Terraform Course
Terraform with GitOps
GitOps is a philosophy: Git is the single source of truth, and the system continuously reconciles actual state to desired state automatically. Terraform is naturally aligned with this philosophy — configurations live in Git and describe desired state. This lesson covers where Terraform fits in a GitOps workflow, how tools like Atlantis and Spacelift implement GitOps for infrastructure, and where the boundary between Terraform-managed infrastructure and GitOps-managed applications belongs.
This lesson covers
GitOps principles and how Terraform fits → Atlantis — GitOps for Terraform PRs → The atlantis.yaml configuration → Spacelift and HCP Terraform → GitOps for Kubernetes vs GitOps for infrastructure → The reconciliation loop → When GitOps breaks down
GitOps Principles and How Terraform Fits
GitOps has four core principles. Understanding them reveals both where Terraform is a natural fit and where friction appears.

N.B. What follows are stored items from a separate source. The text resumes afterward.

### src/logic/ms_timer.sv
// Millisecond down-counter used for settling and scan pacing
`timescale 1ns/10ps
module ms_timer #(
    parameter int CYC_PER_MS = scan_pkg::CYC_PER_MS
) (
    // Clock and reset
    input wire logic clk,
    input wire logic reset_n,
    // Start and done
    timer_if.tmr tmr
);
    import scan_pkg::*;

    localparam int PRE_W = (CYC_PER_MS > 1) ? $clog2(CYC_PER_MS) : 1;
    localparam logic [PRE_W-1:0] PRE_LAST = PRE_W'(CYC_PER_MS - 1);

    typedef struct packed {
        logic busy;
        logic done;
        logic [MS_W-1:0] left;
        logic [PRE_W-1:0] pre;
    } tmr_state_type;

    tmr_state_type q, d;

    if (CYC_PER_MS < 1) begin : g_bad_rate
        $error("CYC_PER_MS must be at least 1");
    end

    // A new start simply restarts the count, so no stale done can leak
    always_comb begin
        d = q;
        d.done = 1'b0;
        if (tmr.start) begin
            d.busy = 1'b1;
            d.left = tmr.load_ms;
            d.pre = '0;
        end else if (q.busy) begin
            if (q.left == '0) begin
                d.busy = 1'b0;
                d.done = 1'b1;
            end else if (q.pre == PRE_LAST) begin
                d.pre = '0;
                d.left = q.left - MS_W'(1);
            end else begin
                d.pre = q.pre + PRE_W'(1);
            end
        end
    end

    // State register
    always_ff @(posedge clk) begin
        if (!reset_n) begin
            q <= '0;
        end else begin
            q <= d;
        end
    end

    assign tmr.done = q.done;
endmodule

| GitOps Principle | Terraform alignment | Friction points |
|---|---|---|
| Declarative | HCL describes desired state — naturally declarative | Some resources require imperative steps (bootstrap) |
| Versioned and immutable | Config lives in Git — full history | State file is mutable and external to Git |
| Pulled automatically | Tools like Atlantis watch Git for changes | Terraform does not self-apply — needs a trigger |
| Continuously reconciled | Drift detection can trigger reconciliation | Full reconciliation on every run risks unintended changes |
The Analogy
GitOps is like a thermostat for your infrastructure. You set the desired temperature (commit to Git). The thermostat (the GitOps operator) continuously checks the actual temperature (real infrastructure state) and applies heating or cooling (terraform apply) to bring reality in line with your setting. The thermostat never asks you to manually push a button — it acts autonomously. Atlantis is a more conservative thermostat: it shows you the plan and asks permission before turning on the heating.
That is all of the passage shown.